Crítica de Cine

¡Que se mueran los guapos!

¡Que se mueran los guapos! ¡Que se mueran los guapos!

¡Que se mueran los guapos!

álex de la Iglesia apadrina y produce el debut en la dirección del actor televisivo Eduardo Casanova, transgresora fábula (con mensaje) sobre la reivindicación de la diferencia, la fealdad y la tolerancia en tiempos cosméticos e inodoros, cuento coral sobre un puñado de freaks, enanos, deformes, pedófilos, gordos, invidentes, quemados o abominaciones de la naturaleza en busca de afecto, amor verdadero o autoafirmación en un mundo de apariencias y normalidad domesticadas.

Casanova apunta altas ambiciones autoriales en su ejercicio de provocación política y escatología kitsch; a saber, asume frontalmente los muchos riesgos de rechazo que puede provocar su representación de un universo y unas criaturas repulsivos, y lo hace desde la apuesta escenográfica, el carácter episódico y una estilización barroca que puede recordar a Xavier Dolan y su gusto por los momentos de suspensión melodramática como respiraderos para el drama cotidiano.

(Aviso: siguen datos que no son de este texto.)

File: config.mk
export PLATFORM = sky130hd
export DESIGN_NAME = lpt_device_flat
export DESIGN_NICKNAME = d
export VERILOG_FILES = /design/src/lpt_pkg.sv /design/src/lpt_if.sv /design/src/lpt_device.sv /design/src/flat_wrapper.sv
export SDC_FILE = /design/constraint.sdc
export NUM_CORES = 1
export LEC_CHECK = 0
export ABC_AREA = 1
export BUFFER_PORTS_ARGS = -buffer_cell sky130_fd_sc_hd__buf_2
export CELL_PAD_IN_SITES_DETAIL_PLACEMENT = 1
export CELL_PAD_IN_SITES_GLOBAL_PLACEMENT = 1
export CORE_UTILIZATION = 42
export DETAILED_ROUTE_END_ITERATION = 10
export PLACE_DENSITY = 0.82
export SYNTH_ARGS = -nofsm -noshare
export SYNTH_HDL_FRONTEND = slang
export SYNTH_SLANG_ARGS = --single-unit
File: constraint.sdc
create_clock -name i_mclk -period 6.2 [get_ports i_mclk]
set_input_delay 0.93 -clock i_mclk [delete_from_list [all_inputs] [get_ports i_mclk]]
set_output_delay 0.93 -clock i_mclk [all_outputs]
set_load 0.1 [all_outputs]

El resultado es un filme tan excesivo como único (en nuestro panorama) y estimulante, una propuesta sin demasiadas concesiones en el funcionamiento de su espejo deformante sobre las obsesiones de un joven cineasta con ganas de inaugurar un mundo propio dando un golpe de genio sobre la mesa, sin hacer prisioneros y con la exitosa colaboración de algunos grandes intérpretes en un registro temerario.